Let $L_1:\mathbb{R}^{31}\to \mathbb{R}^{14},L_2:\mathbb{R}^{31}\to \mathbb{R}^{10},L_3:\mathbb{R}^{31}\to \mathbb{R}^{4}$ be three linear transformations. Show that $\ker(L_1)\cap \ker(L_2)\cap\ker(L_3)\neq \{0\}$
Suppose $\ker(L_1)\cap \ker(L_2)\cap\ker(L_3)= \{0\}$
then let $x\in \ker(L_1)\cap \ker(L_2)\cap\ker(L_3) $
ie. $x\in \ker(L_1),x \in \ker (L_2), x\in \ker (L_3)$
is i am in right way i missing something from here
Your argument isn't currently making sense -- the $x$ you chose is $0$ since you just finished assuming that $0$ was the only thing in the intersection, so you won't learn anything interesting by thinking about $x.$ Here's one way you could make the argument, although there are other equivalent ways to formulate the same idea.

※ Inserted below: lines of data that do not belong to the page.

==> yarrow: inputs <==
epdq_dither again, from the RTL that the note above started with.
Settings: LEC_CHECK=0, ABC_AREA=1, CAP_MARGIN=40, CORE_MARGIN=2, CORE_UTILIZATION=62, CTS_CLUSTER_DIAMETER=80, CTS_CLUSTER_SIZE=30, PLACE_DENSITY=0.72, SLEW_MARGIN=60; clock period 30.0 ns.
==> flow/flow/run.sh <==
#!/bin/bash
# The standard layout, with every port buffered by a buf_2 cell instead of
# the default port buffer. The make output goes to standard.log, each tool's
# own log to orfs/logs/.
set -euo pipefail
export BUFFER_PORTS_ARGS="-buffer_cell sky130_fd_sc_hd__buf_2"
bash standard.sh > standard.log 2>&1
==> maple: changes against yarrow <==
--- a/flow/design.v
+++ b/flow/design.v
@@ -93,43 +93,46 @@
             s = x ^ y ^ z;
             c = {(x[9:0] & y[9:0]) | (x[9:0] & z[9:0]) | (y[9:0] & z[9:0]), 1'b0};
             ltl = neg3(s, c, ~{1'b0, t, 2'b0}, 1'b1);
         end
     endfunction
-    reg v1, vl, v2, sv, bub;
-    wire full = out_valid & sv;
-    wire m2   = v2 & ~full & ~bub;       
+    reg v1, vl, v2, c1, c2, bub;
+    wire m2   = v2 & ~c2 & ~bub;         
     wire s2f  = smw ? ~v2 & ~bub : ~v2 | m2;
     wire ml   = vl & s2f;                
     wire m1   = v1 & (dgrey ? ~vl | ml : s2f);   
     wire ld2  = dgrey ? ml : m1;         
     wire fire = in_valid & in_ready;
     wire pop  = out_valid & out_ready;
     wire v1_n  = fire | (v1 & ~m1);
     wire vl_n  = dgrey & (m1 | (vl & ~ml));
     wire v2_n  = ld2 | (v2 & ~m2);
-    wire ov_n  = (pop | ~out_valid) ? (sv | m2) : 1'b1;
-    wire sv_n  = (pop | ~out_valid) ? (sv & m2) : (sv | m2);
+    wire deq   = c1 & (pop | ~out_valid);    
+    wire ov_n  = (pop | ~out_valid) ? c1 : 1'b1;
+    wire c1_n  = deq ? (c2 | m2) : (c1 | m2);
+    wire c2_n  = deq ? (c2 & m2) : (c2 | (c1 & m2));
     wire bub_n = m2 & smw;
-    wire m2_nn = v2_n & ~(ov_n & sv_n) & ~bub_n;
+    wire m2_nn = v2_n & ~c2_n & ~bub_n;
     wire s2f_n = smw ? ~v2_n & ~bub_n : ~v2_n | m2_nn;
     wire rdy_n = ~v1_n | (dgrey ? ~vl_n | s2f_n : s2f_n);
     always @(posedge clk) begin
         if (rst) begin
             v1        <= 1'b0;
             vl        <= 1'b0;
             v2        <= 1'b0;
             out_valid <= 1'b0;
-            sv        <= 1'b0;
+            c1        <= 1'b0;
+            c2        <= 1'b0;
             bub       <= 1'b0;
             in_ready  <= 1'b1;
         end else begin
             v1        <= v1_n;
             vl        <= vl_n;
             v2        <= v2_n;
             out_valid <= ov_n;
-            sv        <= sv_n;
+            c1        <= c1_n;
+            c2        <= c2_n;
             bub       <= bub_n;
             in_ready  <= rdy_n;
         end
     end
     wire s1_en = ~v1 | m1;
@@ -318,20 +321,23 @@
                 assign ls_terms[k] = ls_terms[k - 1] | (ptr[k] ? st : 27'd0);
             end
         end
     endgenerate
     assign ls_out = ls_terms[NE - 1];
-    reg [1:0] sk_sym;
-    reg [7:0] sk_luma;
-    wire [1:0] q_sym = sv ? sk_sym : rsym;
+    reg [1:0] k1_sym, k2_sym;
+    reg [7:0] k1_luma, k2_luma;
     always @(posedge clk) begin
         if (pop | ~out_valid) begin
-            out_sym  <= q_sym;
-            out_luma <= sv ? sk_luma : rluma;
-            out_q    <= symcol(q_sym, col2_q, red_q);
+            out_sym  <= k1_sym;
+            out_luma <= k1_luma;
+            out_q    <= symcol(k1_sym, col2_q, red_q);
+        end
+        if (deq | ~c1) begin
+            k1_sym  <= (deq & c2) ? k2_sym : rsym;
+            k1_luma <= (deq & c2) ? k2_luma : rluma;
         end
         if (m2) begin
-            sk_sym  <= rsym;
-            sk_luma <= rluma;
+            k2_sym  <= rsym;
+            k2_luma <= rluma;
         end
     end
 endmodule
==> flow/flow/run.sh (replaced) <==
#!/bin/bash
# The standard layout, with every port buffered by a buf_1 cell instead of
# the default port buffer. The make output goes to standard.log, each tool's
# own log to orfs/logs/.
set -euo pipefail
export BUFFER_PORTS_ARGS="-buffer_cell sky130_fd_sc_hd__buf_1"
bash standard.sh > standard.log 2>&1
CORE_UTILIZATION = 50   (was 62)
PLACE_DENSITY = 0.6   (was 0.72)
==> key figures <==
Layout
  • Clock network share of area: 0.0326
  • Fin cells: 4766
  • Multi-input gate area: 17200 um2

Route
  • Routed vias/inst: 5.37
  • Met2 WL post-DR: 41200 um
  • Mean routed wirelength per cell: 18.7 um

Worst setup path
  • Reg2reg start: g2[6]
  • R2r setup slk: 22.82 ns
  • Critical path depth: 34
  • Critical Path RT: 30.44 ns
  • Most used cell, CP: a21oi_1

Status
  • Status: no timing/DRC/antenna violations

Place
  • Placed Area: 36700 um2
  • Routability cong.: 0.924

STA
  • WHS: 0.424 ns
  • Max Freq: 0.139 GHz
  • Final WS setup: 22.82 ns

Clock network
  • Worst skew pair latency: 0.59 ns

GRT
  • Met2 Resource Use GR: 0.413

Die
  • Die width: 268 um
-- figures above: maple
What follows belongs to an exercise in optimizing a design on an open flow for small area and a short achievable clock period; a production flow would make more cautious choices. In this exercise RTL edits were held to simulation tests only and were not proved equivalent to the original. Power is estimated from default activity; no workload was simulated.

## pwm_block
module pwm_block (
    input  wire        clk,
    input  wire        rst,
    input  wire        fast_tick,
    input  wire        slow_tick,
    input  wire        cmd_valid,
    input  wire [31:0] cmd,
    output reg         rsp_valid,
    output reg  [2:0]  rsp_err,
    output reg  [31:0] rsp_data,
    output wire [5:0]  out
);
Settings: LEC_CHECK=0, ABC_AREA=1, CAP_MARGIN=20, CORE_MARGIN=2, CORE_UTILIZATION=40, SLEW_MARGIN=20, BUFFER_PORTS_ARGS=-buffer_cell sky130_fd_sc_hd__buf_1, CTS_ARGS=-sink_clustering_enable -repair_clock_nets -dont_use_dummy_load -buf_list sky130_fd_sc_hd__clkbuf_8, SETUP_SLACK_MARGIN=7; clock period 12.0 ns.
standard.sh (not shown) runs the stock make flow with config.mk's settings and CLKGATE_MAP_FILE= SYNTH_SCRIPT=/design/flow/synth_recipe.tcl, a recipe that flattens the netlist after the stock synthesis.
==> flow/flow/run.sh <==
#!/bin/bash
# Layout flow: the standard ORFS flow (standard.sh) with these changes:
#  * synthesis is the standard synthesis script, except that ABC maps the
#    logic with the area-oriented script flow/abc.script (registers, their
#    names and cell types are untouched);
#  * ports are buffered with buf_1 cells instead of delay buffers;
#  * CTS uses the buffers in CTS_BUF_LIST without dummy loads.
# Each tool's output goes to the ORFS logs under orfs/logs and to flow_*.log here.
set -euo pipefail
W=$(pwd)
F=$W/flow

# synthesis script: synth_recipe.tcl sourcing a copy of ORFS synth.tcl whose
# abc call uses our script
sed "s#^  log_cmd abc {\*}\$abc_args#  log_cmd abc -script $F/abc.script {*}[lrange \$abc_args 2 end]#" \
    "$FLOW_HOME/scripts/synth.tcl" > "$W/my_synth.tcl"
grep -q "abc -script $F/abc.script" "$W/my_synth.tcl"
sed "s#source \$::env(SCRIPTS_DIR)/synth.tcl#source $W/my_synth.tcl#" "$W/synth_recipe.tcl" > "$W/my_synth_recipe.tcl"
grep -q "source $W/my_synth.tcl" "$W/my_synth_recipe.tcl"

cat "$F/extra.mk" >> "$W/config.mk"

sed "s#SYNTH_SCRIPT=[^ ]*synth_recipe.tcl#SYNTH_SCRIPT=$W/my_synth_recipe.tcl#" "$W/standard.sh" > "$W/my_standard.sh"
grep -q "SYNTH_SCRIPT=$W/my_synth_recipe.tcl" "$W/my_standard.sh"

bash "$W/my_standard.sh" > "$W/flow_make.log" 2>&1
==> flow/flow/abc.script <==
strash
&get -n
&dch
&nf
&dch
&nf
&put
==> flow/flow/extra.mk <==
export BUFFER_PORTS_ARGS = -buffer_cell sky130_fd_sc_hd__buf_1
export CTS_ARGS = -sink_clustering_enable -repair_clock_nets -dont_use_dummy_load -buf_list sky130_fd_sc_hd__clkbuf_8
export SETUP_SLACK_MARGIN = 7
The first run went through all stages and came out clean.
What follows belongs to an exercise in optimizing a design on an open flow for small area, a short achievable clock period and few clock cycles; a production flow would make more cautious choices. The RTL was checked by simulation tests, not by an equivalence proof against the original design. Power figures rest on the tool's default switching activity, not on a simulated workload.

// dab_fv
module dab_fv (
    input  wire        clk,
    input  wire        rst,           
    input  wire        req_valid,
    output wire        req_ready,
    input  wire [31:0] req_cw,
    input  wire [63:0] req_opa,
    input  wire [63:0] req_opb,
    output reg         rsp_valid,
    output reg  [3:0]  rsp_status,
    output reg  [63:0] rsp_res
);
    localparam ST_OK         = 4'd0;
    localparam ST_OVERFLOW   = 4'd1;
    localparam ST_UNDERFLOW  = 4'd2;
    localparam ST_RANGE      = 4'd3;
    localparam ST_LENMISM    = 4'd4;
    localparam ST_ILL_CMD    = 4'd8;
    localparam ST_ILL_OPND   = 4'd9;
    localparam ST_ILL_STATE  = 4'd10;
    localparam C_RDSR = 0, C_WR = 1, C_RD = 2, C_PEEK = 3, C_REM = 4, C_BRST = 5,
               C_SLICE = 6, C_CCOMP = 7, C_CVER = 8, C_FCFG = 9, C_FNEW = 10,
               C_LATCH = 11, C_COMMIT = 12, C_FIBRD = 13, C_MCFG = 14, C_MPARSE = 15;
    localparam K_LATCH = 2'd0;
    localparam K_COMP  = 2'd1;
    localparam K_VER   = 2'd2;
    localparam K_MSC   = 2'd3;
    function [15:0] crc_m;
        input [15:0] c;
        begin
            crc_m[0] = ^(c & 16'h859B);
            crc_m[1] = ^(c & 16'h0B36);
            crc_m[2] = ^(c & 16'h166C);
            crc_m[3] = ^(c & 16'h2CD8);
            crc_m[4] = ^(c & 16'h59B0);
            crc_m[5] = ^(c & 16'h36FB);
            crc_m[6] = ^(c & 16'h6DF7);
  ...
Size in the first run: ~8700 cells after synthesis, roughly 2400 flip-flops, about 230 I/O pins, ~0.11 sq mm of cells after synthesis.
==> flow/config.mk <==
export PLATFORM = sky130hd
export DESIGN_NAME = dab_fv
export DESIGN_NICKNAME = dab_fv
export VERILOG_FILES = /design/flow/design.v
export SDC_FILE = /design/flow/constraint.sdc
export NUM_CORES = 4
export LEC_CHECK = 0
export CAP_MARGIN = 30
export CELL_PAD_IN_SITES_DETAIL_PLACEMENT = 1
export CELL_PAD_IN_SITES_GLOBAL_PLACEMENT = 2
export CORE_MARGIN = 2
export CORE_UTILIZATION = 20
export CTS_CLUSTER_DIAMETER = 100
export CTS_CLUSTER_SIZE = 20
export PLACE_DENSITY = 0.45
export SLEW_MARGIN = 40
==> flow/constraint.sdc <==
create_clock -name core_clock -period 12.0 [get_ports {clk}]
set_input_delay 2.4000 -clock core_clock [delete_from_list [all_inputs] [get_ports {clk}]]
set_output_delay 2.4000 -clock core_clock [all_outputs]
set_load 0.01 [all_outputs]
standard.sh (not shown) runs the stock make flow with config.mk's settings and CLKGATE_MAP_FILE= SYNTH_SCRIPT=/design/flow/synth_recipe.tcl, a recipe that flattens the netlist after the stock synthesis.
==> flow/flow/run.sh <==
#!/bin/bash
set -euo pipefail
bash standard.sh SETUP_SLACK_MARGIN=7.5 finish > layout.log 2>&1
Testbench counts at the start, summed over its fixed seeds: cycles 4,569.
Then changed:
--- a/flow/design.v
+++ b/flow/design.v
@@ -156,24 +156,28 @@
     reg  [10:0] q_pend;          
     reg         q_phc, q_pcfgd;
     reg  [2:0]  q_mpad;          
     reg  [3:0]  q_mq;            
     genvar gk;
     wire [10:0] wr_end  = {1'b0, bbwr} + {4'd0, q_cw[6:0]};
     wire        e_cmd   = q_valid & (op_left == 4'd0);
     wire        wr_ok   = e_cmd & q_cmd[C_WR] & ~q_wbad & ~q_wovf;
     wire        bb_zero = rst_q | (e_cmd & q_cmd[C_BRST]);
-    wire [10:0] i_sum   = {1'b0, req_opa[9:0]} + {1'b0, req_opb[9:0]};
-    wire        i_rbad  = (|req_opa[63:10]) | (|req_opb[63:10]) |
-                          (bb_zero ? (i_sum != 11'd0) : wr_ok ? (i_sum > wr_end) : (i_sum > {1'b0, bbwr}));
-    wire [10:0] i_wend0 = {1'b0, bbwr} + {4'd0, iw[6:0]};
-    wire [10:0] i_wend1 = wr_end + {4'd0, iw[6:0]};
-    wire        i_wovf  = ~bb_zero & (wr_ok ? (i_wend1 > 11'd512) : (i_wend0 > 11'd512));
+    wire [10:0] nx_bbwr = bb_zero ? 11'd0 : wr_ok ? wr_end : {1'b0, bbwr};
+    wire [10:0] nx_free = 11'd512 - nx_bbwr;
+    wire [10:0] cs_a    = {1'b0, req_opa[9:0]};
+    wire [10:0] cs_b    = {1'b0, req_opb[9:0]};
+    wire [10:0] cs_c    = ~nx_bbwr;
+    wire [10:0] cs_s    = cs_a ^ cs_b ^ cs_c;
+    wire [11:0] cs_y    = {(cs_a & cs_b) | (cs_a & cs_c) | (cs_b & cs_c), 1'b0};
+    wire [12:0] cs_t    = {2'b00, cs_s} + {1'b0, cs_y};
+    wire        i_rbad  = (|req_opa[63:10]) | (|req_opb[63:10]) | (cs_t[12:11] != 2'b00);
+    wire        i_wovf  = {4'd0, iw[6:0]} > nx_free;
     wire [2:0]  i_sid   = iw[2:0];
     wire        i_fwd   = q_valid & q_cmd[C_MCFG] & (q_cw[7:3] == 5'd0) &
                           ~(q_cw[8] & (q_opa[2:0] != 3'd0)) & (q_cw[2:0] == i_sid);
     wire [9:0]  i_plen  = rst_q ? 10'd0 : i_fwd ? (q_opa_hi ? 10'd1023 : q_opa[9:0]) : sc_plen[i_sid];
     wire        i_phc   = ~rst_q & (i_fwd ? q_cw[8] : sc_hc[i_sid]);
     wire        i_pcfgd = ~rst_q & (i_fwd | sc_cfgd[i_sid]);
     wire [6:0]  i_mn    = i_plen[9:3] + 7'd2;                
     wire [2:0]  i_mpad  = 3'd0 - i_mn[2:0];
     always @(posedge clk) begin
The changed run completed without violations.
Core utilization hardly moves.
Design area fell by 0.43%.
Sequential power is about the same.
Die area fell by 0.69%.
Via count fell by 1.5%.
Synthesized cell count fell by 0.78%.
Total power fell by 0.48%.
Setup slack gets better by 0.15 ns.
Sequential share of layout area rose by 0.22 points.
Worst hold slack gets better by 0.0031 ns.
Combinational power is about the same.
Routed wire length fell by 1.9%.
Final cell count fell by 0.61%.
Testbench counts after the change, summed over its fixed seeds: cycles 4,569.

---

R:
dab_fv, a different RTL version from the one above (not shown whole).
Size: ~8,700 cells after synthesis, roughly 2,400 flip-flops, about 230 I/O pins, ~110,000 um2 of cells after synthesis.
clock: 12.0 ns
lec_check: 0
cap_margin: 30
cell_pad_in_sites_detail_placement: 1
cell_pad_in_sites_global_placement: 2
core_margin: 2
core_utilization: 20
cts_cluster_diameter: 100
cts_cluster_size: 20
place_density: 0.45
slew_margin: 40
==> flow/flow/run.sh <==
#!/bin/bash
set -euo pipefail
bash standard.sh SETUP_SLACK_MARGIN=8 finish > layout.log 2>&1
Testbench counts of R, summed over its fixed seeds: cycles 4,569.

Consider the map $L:=L_1 \oplus L_2 \oplus L_3: \mathbb{R}^{31} \to \mathbb{R}^{14} \oplus \mathbb{R}^{10} \oplus \mathbb{R}^4 \cong \mathbb{R}^{28}.$ It is easy to see that $\ker(L) = \ker(L_1) \cap \ker(L_2) \cap \ker(L_3).$ But $\dim \text{im}(L) \leq 28,$ so by Rank-Nullity, $\dim \ker(L) \geq 31-28 = 3,$ and in particular $\ker(L)$ is non-trivial.